I ask, “Who gave you the title?”
“I took that title,” Kawasaki answers. “I assumed that title.”
Kawasaki says choosing your title — even if it’s just the one on your business card — encourages you to think big about your job. Take Kawasaki’s title: evangelist.
He says when Apple was introducing the Macintosh in the mid-1980s, the masses barely knew about personal computers. And they sure didn’t get why you’d buy one.
So Apple needed more than just sales people; it needed somebody to sell the idea that personal computing would change their lives. They needed an evangelist.
“Evangelism is seeing your product or service as a way to change the world, and you want to bring this good news to people,” says Kawasaki.
He says it might sound delusional, but it is different than sales. You’re not worrying about quotas and selling units. So a new job needs a new name.
Kawasaki left Apple in the late ’90s, and since then, techies have introduced all sort of titles, says Scott Brosnan, a tech recruiter at Workbridge Associates.
“Ruby on rails rockstar,” he says. “Software ninja, data wrangler, I see a lot of now.”
Brosnan isn’t impressed by the titles. But, he says, like wearing jeans and T-shirts to work, when tech companies allow employees to choose their title, they’re saying: We’re not corporate types, we’re creatives! Come work for us!

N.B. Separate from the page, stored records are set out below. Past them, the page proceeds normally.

<file path="src/rtl/qcfe_pkg.sv">
// ----------------------------------------------------------------------------
// qcfe_pkg
// Shared types and constants of the QUIC CRYPTO frame extractor.
// ----------------------------------------------------------------------------
package qcfe_pkg;

  localparam int VW     = 62;
  localparam int POS_W  = 63;
  localparam int BYTE_W = 8;
  localparam int QDEPTH = 4;
  localparam int QAW    = $clog2(QDEPTH);

  localparam logic [VW-1:0] FT_PADDING = VW'(0);
  localparam logic [VW-1:0] FT_PING    = VW'(1);
  localparam logic [VW-1:0] FT_CRYPTO  = VW'(6);

  localparam logic [5:0] VINT_LOW_MASK = 6'h3f;

  typedef struct packed {
    logic              has_data;
    logic [BYTE_W-1:0] data;
    logic [POS_W-1:0]  pos;
    logic              has_status;
    logic              malformed;
  } evt_t;

endpackage

</file>
<file path="src/rtl/quic_crypto_frame_extractor_top.sv">
// ----------------------------------------------------------------------------
// quic_crypto_frame_extractor_top
// Extracts CRYPTO frame data with stream positions from a QUIC payload.
// ----------------------------------------------------------------------------
// The block takes one payload byte per cycle on the input stream, as long as
// its 4-entry event queue has room. The output stage sends one result per
// cycle while the output is ready: a byte that yields both a data result and
// the closing status is sent as a data beat and then a status beat, and holds
// its queue entry until both are sent. A result passes through the event queue
// entry, written when its byte is taken, and then the output register.
module quic_crypto_frame_extractor_top (
  input  logic        clk,
  input  logic        rst,
  input  logic        s_axis_tvalid,
  output logic        s_axis_tready,
  input  logic [7:0]  s_axis_tdata,   // [7:0] payload_byte
  input  logic        s_axis_tlast,   // is_last
  output logic        m_axis_tvalid,
  input  logic        m_axis_tready,
  output logic [71:0] m_axis_tdata,   // [7:0] data_out, [70:8] stream_position,
                                      // [71] malformed
  output logic        m_axis_tuser,   // result_kind
  output logic        m_axis_tlast    // end_of_run
);
  import qcfe_pkg::*;

  evt_t              push_evt;
  evt_t              head;
  logic              push;
  logic              pop;
  logic              q_empty;
  logic              q_full;
  logic [BYTE_W-1:0] out_data;
  logic [POS_W-1:0]  out_pos;
  logic              out_malformed;

  qcfe_front u_front (
    .clk      (clk),
    .rst      (rst),
    .in_valid (s_axis_tvalid),
    .in_ready (s_axis_tready),
    .in_byte  (s_axis_tdata),
    .in_last  (s_axis_tlast),
    .q_full   (q_full),
    .push     (push),
    .evt      (push_evt)
  );

  qcfe_queue u_queue (
    .clk      (clk),
    .rst      (rst),
    .push     (push),
    .push_evt (push_evt),
    .pop      (pop),
    .head     (head),
    .empty    (q_empty),
    .full     (q_full)
  );

  qcfe_back u_back (
    .clk           (clk),
    .rst           (rst),
    .head          (head),
    .empty         (q_empty),
    .pop           (pop),
    .out_valid     (m_axis_tvalid),
    .out_ready     (m_axis_tready),
    .out_kind      (m_axis_tuser),
    .out_data      (out_data),
    .out_pos       (out_pos),
    .out_malformed (out_malformed),
    .out_end       (m_axis_tlast)
  );

  assign m_axis_tdata = {out_malformed, out_pos, out_data};

endmodule

</file>
<file path="src/rtl/qcfe_front.sv">
// ----------------------------------------------------------------------------
// qcfe_front
// Frame parser: decodes varints, tracks the CRYPTO fragment and produces one
// result event per payload byte that causes any result.
// ----------------------------------------------------------------------------
module qcfe_front (
  input  logic                      clk,
  input  logic                      rst,
  input  logic                      in_valid,
  output logic                      in_ready,
  input  logic [qcfe_pkg::BYTE_W-1:0] in_byte,
  input  logic                      in_last,
  input  logic                      q_full,
  output logic                      push,
  output qcfe_pkg::evt_t            evt
);
  import qcfe_pkg::*;

  typedef enum logic [1:0] {
    PH_TYPE,
    PH_OFFSET,
    PH_LENGTH,
    PH_DATA
  } phase_t;

  phase_t          phase, phase_next;
  logic [VW-1:0]   vint_value, vint_value_next;
  logic [2:0]      vint_left, vint_left_next;
  logic [VW-1:0]   frag_offset, frag_offset_next;
  logic [VW-1:0]   frag_left, frag_left_next;
  logic [VW-1:0]   frag_index, frag_index_next;
  logic            stopped, stopped_next;
  logic            accept;
  logic [POS_W-1:0] cur_pos;

  assign in_ready = !q_full;
  assign accept   = in_valid && in_ready;
  assign cur_pos  = {1'b0, frag_offset} + {1'b0, frag_index};

  always_comb begin
    phase_next       = phase;
    vint_value_next  = vint_value;
    vint_left_next   = vint_left;
    frag_offset_next = frag_offset;
    frag_left_next   = frag_left;
    frag_index_next  = frag_index;
    stopped_next     = stopped;
    evt              = '0;

    if (!stopped) begin
      if (phase == PH_DATA) begin
        evt.has_data    = 1'b1;
        evt.data        = in_byte;
        evt.pos         = cur_pos;
        frag_index_next = frag_index + VW'(1);
        frag_left_next  = frag_left - VW'(1);
        if (frag_left_next == '0) begin
          phase_next = PH_TYPE;
        end
      end else begin
        if (vint_left == 3'd0) begin
          vint_value_next = {{(VW-6){1'b0}}, in_byte[5:0] & VINT_LOW_MASK};
          unique case (in_byte[7:6])
            2'd0: vint_left_next = 3'd0;
            2'd1: vint_left_next = 3'd1;
            2'd2: vint_left_next = 3'd3;
            2'd3: vint_left_next = 3'd7;
          endcase
        end else begin
          vint_value_next = {vint_value[VW-BYTE_W-1:0], in_byte};
          vint_left_next  = vint_left - 3'd1;
        end
        if (vint_left_next == 3'd0) begin
          unique case (phase)
            PH_TYPE: begin
              if (vint_value_next == FT_CRYPTO) begin
                phase_next = PH_OFFSET;
              end else if (vint_value_next != FT_PADDING &&
                           vint_value_next != FT_PING) begin
                stopped_next = 1'b1;
              end
            end
            PH_OFFSET: begin
              frag_offset_next = vint_value_next;
              phase_next       = PH_LENGTH;
            end
            default: begin
              frag_left_next  = vint_value_next;
              frag_index_next = '0;
              phase_next      = (vint_value_next != '0) ? PH_DATA : PH_TYPE;
            end
          endcase
          vint_value_next = '0;
        end
      end
    end

    if (in_last) begin
      evt.has_status   = 1'b1;
      evt.malformed    = !stopped_next && (phase_next != PH_TYPE);
      phase_next       = PH_TYPE;
      vint_value_next  = '0;
      vint_left_next   = 3'd0;
      frag_offset_next = '0;
      frag_left_next   = '0;
      frag_index_next  = '0;
      stopped_next     = 1'b0;
    end

    push = accept && (evt.has_data || evt.has_status);
  end

  always_ff @(posedge clk) begin
    if (rst) begin
      phase       <= PH_TYPE;
      vint_value  <= '0;
      vint_left   <= 3'd0;
      frag_offset <= '0;
      frag_left   <= '0;
      frag_index  <= '0;
      stopped     <= 1'b0;
    end else if (accept) begin
      phase       <= phase_next;
      vint_value  <= vint_value_next;
      vint_left   <= vint_left_next;
      frag_offset <= frag_offset_next;
      frag_left   <= frag_left_next;
      frag_index  <= frag_index_next;
      stopped     <= stopped_next;
    end
  end

endmodule

</file>
<file path="src/rtl/qcfe_queue.sv">
// ----------------------------------------------------------------------------
// qcfe_queue
// Short event queue between the parser and the output stage.
// ----------------------------------------------------------------------------
module qcfe_queue (
  input  logic           clk,
  input  logic           rst,
  input  logic           push,
  input  qcfe_pkg::evt_t push_evt,
  input  logic           pop,
  output qcfe_pkg::evt_t head,
  output logic           empty,
  output logic           full
);
  import qcfe_pkg::*;

  evt_t           entries [QDEPTH];
  logic [QAW-1:0] wr_ptr;
  logic [QAW-1:0] rd_ptr;
  logic [QAW:0]   count;
  logic           do_push;
  logic           do_pop;

  assign empty   = (count == '0);
  assign full    = (count == (QAW+1)'(QDEPTH));
  assign head    = entries[rd_ptr];
  assign do_push = push && !full;
  assign do_pop  = pop && !empty;

  always_ff @(posedge clk) begin
    if (do_push) begin
      entries[wr_ptr] <= push_evt;
    end
  end

  always_ff @(posedge clk) begin
    if (rst) begin
      wr_ptr <= '0;
      rd_ptr <= '0;
      count  <= '0;
    end else begin
      if (do_push) begin
        wr_ptr <= wr_ptr + QAW'(1);
      end
      if (do_pop) begin
        rd_ptr <= rd_ptr + QAW'(1);
      end
      unique case ({do_push, do_pop})
        2'b10:   count <= count + (QAW+1)'(1);
        2'b01:   count <= count - (QAW+1)'(1);
        default: count <= count;
      endcase
    end
  end

endmodule

</file>
<file path="src/rtl/qcfe_back.sv">
// ----------------------------------------------------------------------------
// qcfe_back
// Output stage: turns each queued event into its data and status beats.
// ----------------------------------------------------------------------------
module qcfe_back (
  input  logic                        clk,
  input  logic                        rst,
  input  qcfe_pkg::evt_t              head,
  input  logic                        empty,
  output logic                        pop,
  output logic                        out_valid,
  input  logic                        out_ready,
  output logic                        out_kind,
  output logic [qcfe_pkg::BYTE_W-1:0] out_data,
  output logic [qcfe_pkg::POS_W-1:0]  out_pos,
  output logic                        out_malformed,
  output logic                        out_end
);
  import qcfe_pkg::*;

  logic data_done;
  logic load;
  logic send_data;

  assign load      = !empty && (!out_valid || out_ready);
  assign send_data = head.has_data && !data_done;
  assign pop       = load && (!send_data || !head.has_status);

  always_ff @(posedge clk) begin
    if (rst) begin
      out_valid <= 1'b0;
      data_done <= 1'b0;
    end else if (load) begin
      out_valid <= 1'b1;
      data_done <= send_data && head.has_status;
    end else if (out_ready) begin
      out_valid <= 1'b0;
    end
  end

  always_ff @(posedge clk) begin
    if (load) begin
      if (send_data) begin
        out_kind      <= 1'b0;
        out_data      <= head.data;
        out_pos       <= head.pos;
        out_malformed <= 1'b0;
        out_end       <= 1'b0;
      end else begin
        out_kind      <= 1'b1;
        out_data      <= '0;
        out_pos       <= '0;
        out_malformed <= head.malformed;
        out_end       <= 1'b1;
      end
    end
  end

endmodule

</file>
<file path="config.mk">
export PLATFORM = sky130hd
export DESIGN_NAME = quic_crypto_frame_extractor_top
export DESIGN_NICKNAME = d
export VERILOG_FILES = /design/src/rtl/qcfe_pkg.sv /design/src/rtl/quic_crypto_frame_extractor_top.sv /design/src/rtl/qcfe_front.sv /design/src/rtl/qcfe_queue.sv /design/src/rtl/qcfe_back.sv
export SDC_FILE = /design/constraint.sdc
export NUM_CORES = 1
export LEC_CHECK = 0
export ABC_AREA = 1
export CAP_MARGIN = 0
export CORE_MARGIN = 4
export CORE_UTILIZATION = 30
export CTS_CLUSTER_SIZE = 20
export DETAILED_ROUTE_END_ITERATION = 10
export DONT_BUFFER_PORTS = 1
export PLACE_DENSITY = 0.47
export REMOVE_ABC_BUFFERS = 1
export SLEW_MARGIN = 0
export SYNTH_ARGS = -nofsm -noshare
export SYNTH_HDL_FRONTEND = slang
export SYNTH_SLANG_ARGS = --single-unit
</file>
<file path="constraint.sdc">
create_clock -name clk -period 9.44 [get_ports clk]
set_input_delay 0.472 -clock clk [delete_from_list [all_inputs] [get_ports clk]]
set_output_delay 0.472 -clock clk [all_outputs]
set_load 0.1 [all_outputs]
</file>
* Word-level counts from Yosys, hierarchy flattened
Memories as Yosys holds them, arrays and structs flattened. A register that Yosys moved wholly into a read port is not among the register bits. Index checks and enable logic that the tools add are counted.
Operators by class: reduce and logical (&&, ||, !) cells 37, multiplexer cells 55, eq/ne operators 13, $add $sub $neg 8
Operator list (number):
- $mux 62 | 18
- $mux 54 | 4
- $mux 72 | 2
- $add 62x62->63 | 1
- $add 62x1->62 const B | 1
- $eq 62x3->1 const B | 1
- $logic_not 62->1 | 1
- $ne 62x1->1 const B | 1
- $reduce_bool 62->1 | 1
- $sub 62x1->62 const B | 1
- $mux 2 | 10
- $mux 3 | 6
- $mux 1 | 12
- $pmux 3 s4 | 1
- $logic_and 1x1->1 | 10
- $reduce_bool 2->1 | 5
- $logic_not 3->1 | 3
- $eq 2x2->1 const B | 4
- $logic_not 1->1 | 7
- $eq 2x1->1 const B | 3
- $pmux 3 s2 | 1
- $sub 3x1->3 const B | 2
- $reduce_and 5->1 | 1
- $add 2x1->2 const B | 2
- other kinds (11) | 15
Storage, ports and cells: RAM bits 296, output and inout bits 76, register bits 328, input port bits 13, memories 1, word-level logic and storage cells 130
Memory list:
- u_queue.entries | depth 4, width 74, rd ports 1, clocked after memory_dff 1, write ports 1, line qcfe_queue.sv:17 | evt_t entries [QDEPTH];

* Longest topological paths before layout
Gate-level depths: netlist of run 1.
word-level depth 20, mapped depth 21, depth with buffers taken out 20

* Cells and area by module
From an unflattened synthesis of run 1, not the netlist that was laid out.
Second synthesis, totals: cells, all modules 4055, area total of the unflattened synthesis 32304.7 um2
By module, submodules not included:
- qcfe_front | cells an instance 3027, times used 1, area an instance 17905.9 um2, seq. area each 4924.7 um2
- qcfe_queue | cells an instance 786, times used 1, area an instance 11447.2 um2, seq. area each 9068.7 um2
- qcfe_back | cells an instance 241, times used 1, area an instance 2944.1 um2, seq. area each 2232.1 um2
- quic_crypto_frame_extractor_top | cells an instance 1, times used 1, area an instance 7.5 um2, seq. area each 0.0 um2

* Worst setup path after synthesis of run 1
No wires, ideal clock.
kind register -> register, start register u_back.out_valid, end register u_queue.count[2], data required time 9318 ps, buffers on the path 0, path slack 3318 ps, cell stages (with the launch flop) 13, arrival time 6000 ps, clock period less this slack 6122 ps, library setup time 122 ps, cells stage by stage dfxtp_1 > inv_1 > nor2_1 > a31oi_1 > nand2_1 > inv_1 > ha_1 > inv_1 > fa_1 > a21oi_1 > o21ai_0 > o21ai_0 > a21oi_1
Between the ends: longest elaborated chain between the ends 7, elaborated cells on any way between the ends 9, those cells by class 2 x eq/ne; 1 x mux; 6 x reduce/logical
Ends and longest elaborated chain:
- start: declaration | line qcfe_back.sv:11 | output logic out_valid,
- start signal: assignment | line qcfe_back.sv:31 | out_valid <= 1'b0;
- start signal: assignment | line qcfe_back.sv:34 | out_valid <= 1'b1;
- start signal: assignment | line qcfe_back.sv:37 | out_valid <= 1'b0;
- $logic_not 1->1 * | line qcfe_back.sv:25 | assign load = !empty && (!out_valid || out_ready);
- $logic_or 1x1->1 * | line qcfe_back.sv:25
- $logic_and 1x1->1 * | line qcfe_back.sv:25
- net u_back.load | line qcfe_back.sv:22 | logic load;
- $logic_and 1x1->1 * | line qcfe_back.sv:27 | assign pop = load && (!send_data || !head.has_status);
- $logic_and 1x1->1 * | line qcfe_queue.sv:28 | assign do_pop = pop && !empty;
- net u_queue.do_pop | line qcfe_queue.sv:22 | logic do_pop;
- $eq 2x1->1 or $eq 2x2->1 (tied branches) | line qcfe_queue.sv:48 | unique case ({do_push, do_pop})
- $pmux 3 s2 or $reduce_bool 2->1 (tied branches)
- end signal: assignment | line qcfe_queue.sv:49 | 2'b10: count <= count + (QAW+1)'(1);
- end signal: assignment | line qcfe_queue.sv:50 | 2'b01: count <= count - (QAW+1)'(1);
- end signal: assignment | line qcfe_queue.sv:51 | default: count <= count;
- end: declaration | line qcfe_queue.sv:20 | logic [QAW:0] count;
The timed path passes the listed nets; every way through them passes the cells marked *. A chain may end at the register's enable or synchronous reset.

* Worst setup path after layout of run 1
start register u_queue.count[1], end register u_front.frag_left[37]
Between the ends: longest elaborated chain between the ends 4
Ends and longest elaborated chain:
- $eq 3x3->1 | line qcfe_queue.sv:25 | assign full = (count == (QAW+1)'(QDEPTH));
- $logic_not 1->1 | line qcfe_front.sv:36 | assign in_ready = !q_full;
- net s_axis_tready | line quic_crypto_frame_extractor_top.sv:15 | output logic s_axis_tready,
- $logic_and 1x1->1 | line qcfe_front.sv:37 | assign accept = in_valid && in_ready;
- $reduce_and 4->1 (no source line)
- end signal: assignment | line qcfe_front.sv:127 | frag_left <= frag_left_next;
- end: declaration | line qcfe_front.sv:30 | logic [VW-1:0] frag_left, frag_left_next;
The timed path passes the listed nets, and every way through them passes these cells.

==> impl_results.md, run 1 <==
- Outcome: finished, final reports clean
- Number of flops mapped to enable cells by yosys: 369
- Most Frequent Cell on Critical Path: a21oi_1
- Yosys reg bits: 626
- Arr. time, crit path: approximately 5.5 ns
- Row count: 119
- DRC viols: 0
- Initial antenna violation count: 1
- Register area share after synthesis: 50.81%
- Vert. Die Dim: 334.3 um
- Cell with the most instances after synthesis: nor2_1
- Initial drt markers: 2,035
- Crit start category: flop
- Worst VDD drop: 0.1651 mV
- CTS Buf Count: 73
- CP required: roughly 10 ns
- Vias in the first global route: around 26,000
- YS warnings: 0
- Slowest Stage Delay on Critical Path: between 0.8 and 0.9 ns
- Tightest Pin Transition: around 1.1 ns
- Routed WL: between 100,000 and 150,000 um
- Core area: 0.1054 mm^2
- Min-Delay Endpoint: u_front.stopped
- Worst-skew pair later-pin latency: 0.65 ns
- Synth top area share: 34.70%
- Layout cells sized above 1: 4.705%
- First-pass GRT wire length: 156,300 um
- Total of max-cap violations: 0
- Gr usage total: ~18%
- Worst slew margin: 29.15%
- RR Endpoint: u_front.frag_left[37]
- ANT nets after route: 0
- Synth area leaders: edfxtp_1, dfxtp_1, nor2_1, nand2_1, o21ai_0
- CTS tree: yes
- Cell area power density: 263.9 mW/mm^2
- Vias/cell: 4.972
- Grt ovf: 0
- CP endpoint kind: flop
- Crit share post-route: 51.70%
- Number of diodes: 0
- Synth Flop Type: edfxtp_1
- Post-CTS sizing: 0
- Leakage: about 13 nW
- Synth Cell Area: about 0.032 mm^2
- Share of flip-flops with an asynchronous set or reset: 0%
- Crit Path Category: flop to flop
- Post-Syn Instances: ~4,000
- Critical Path Fanout Max: 54
- Max Clock Freq: slightly above 200 MHz
- Count of pins over their slew limit: 0
- Routability-driven placement congestion ratio: 0.9126
- Utilization after layout: 33.80%
- Setup_tns: 0 ns
- CP top delay family: simple AND/OR/NAND/NOR gates
- PortBufs: 0
- Clock tree buffer depth: 3
- CP bufs+invs: 4
- WL/cell: around 19 um
- Vias: 26,780
- Clock Tree Root: clkbuf_16
- CTS H-tree depth: 3
- IO Pins: 89
- Die W: roughly 330 um
- Drt first pass iters: 5
- Type of the worst min-delay path: primary input to flop
- Number of clock sinks: 626
- Clock Pin Slew Worst Setup and Hold Paths: about 0.060 ns
- Netlist cell types: 58
- R2R cell count: 13
- Post-detail-place hpwl: 72,450 um
- Final setup skew: 0.03133 ns
- Setup violators final: 0
- RSZ-0062 raised after global routing: no
- Area Overhead vs Synth: 11.59%
- Crit-path cells: inv_1 > nand3_1 > nand2_1 > a21oi_1 > inv_1 > a21oi_1 > nand2_2 > buf_4 > nor2_2 > inv_2 > a21oi_1 > o21ai_0 > a21oi_1
- Setup slack, reg-to-reg: 4.56 ns
- Total die area: 0.1117 mm^2
- Initial Util: a little under a third
- Hold Crit Start: s_axis_tlast
- Fin nets: 4,031
- Synth area leader: edfxtp_1
- Reg2reg start: u_queue.count[1]
- Min Tclk post-route: 4.881 ns
- Syn Area/Cell: approximately 8.0 um^2
- Worst hold path depth: 3
- Final hold violations: 0
- Slowest CP cell: nand3_1
- Largest net degree at the start of global routing: 106
- Post-synth top cells: nor2_1, nand2_1, o21ai_0
- CP Depth: 13
[worst max-delay path by stage]
stage	start	endpoint	slack, ns
global placement	u_queue.count[1]	u_front.frag_left[57]	4.66
floorplan	flop	u_queue.count[2]	1.00
global route	u_queue.count[1]	u_front.frag_left[57]	4.12
detailed placement	u_queue.count[1]	u_front.frag_left[58]	4.61
CTS	u_queue.count[1]	u_front.frag_left[37]	4.57
finish	u_queue.count[1]	u_front.frag_left[37]	4.56
[layout by cell type (no fill, tap or decap), drive strengths merged, types with 13 or more instances in the layout]
master and instances:
inv 334, dfxtp 257, edfxtp 369, clkbuf 101, a31oi 35, a21oi 407
buf 30, nand3 90, nand4 49, nand2 670, nor2 894, o21ai 419
ha 72, a211oi 35, a21o 13, clkinv 18, nor4 18, nor3 54
xor2 26, nand3b 19, o21a 16
[state kept, by name, indices dropped and copies added (netlist names), 2 cells and up, named ones only]
| register | count |
|---|---|
| u_queue.entries | 296 |
| u_back.out_pos | 63 |
| u_front.frag_index | 62 |
| u_front.frag_left | 62 |
| u_front.frag_offset | 62 |
| u_front.vint_value | 54 |
| u_back.out_data | 8 |
| u_front.vint_left | 3 |
| u_queue.count | 3 |
| u_front.phase | 2 |
| u_queue.rd_ptr | 2 |
| u_queue.wr_ptr | 2 |
[metrics by stage]
stage	worst slack [ns]	std cells	cell area, um^2	total power [mW]	hold WS [ns]
floorplan	1.001	3838	31250	6.038	0.4340
global placement	4.656	5258	33310	6.730	0.4509
detailed placement	4.608	5258	33310	6.728	0.4540
CTS	4.568	5387	35630	9.527	0.01464
global route	4.116	5387	35630	9.876	0.04502
finish	4.559	5387	35630	9.404	0.07729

Keith Rollag, a management professor at Babson College, says there’s a study that shows this practice can make employees happier. The study was conducted by two researchers from Wharton and one from the London Business School.
They went into a health care company and let some of the employees define their titles.
“And what they found was it actually reduced people’s feelings of job exhaustion and it reduced the stress they felt while they’re on the job,” says Rollag.
Rollag says those employees felt empowered to redefine their jobs in ways that felt more meaningful.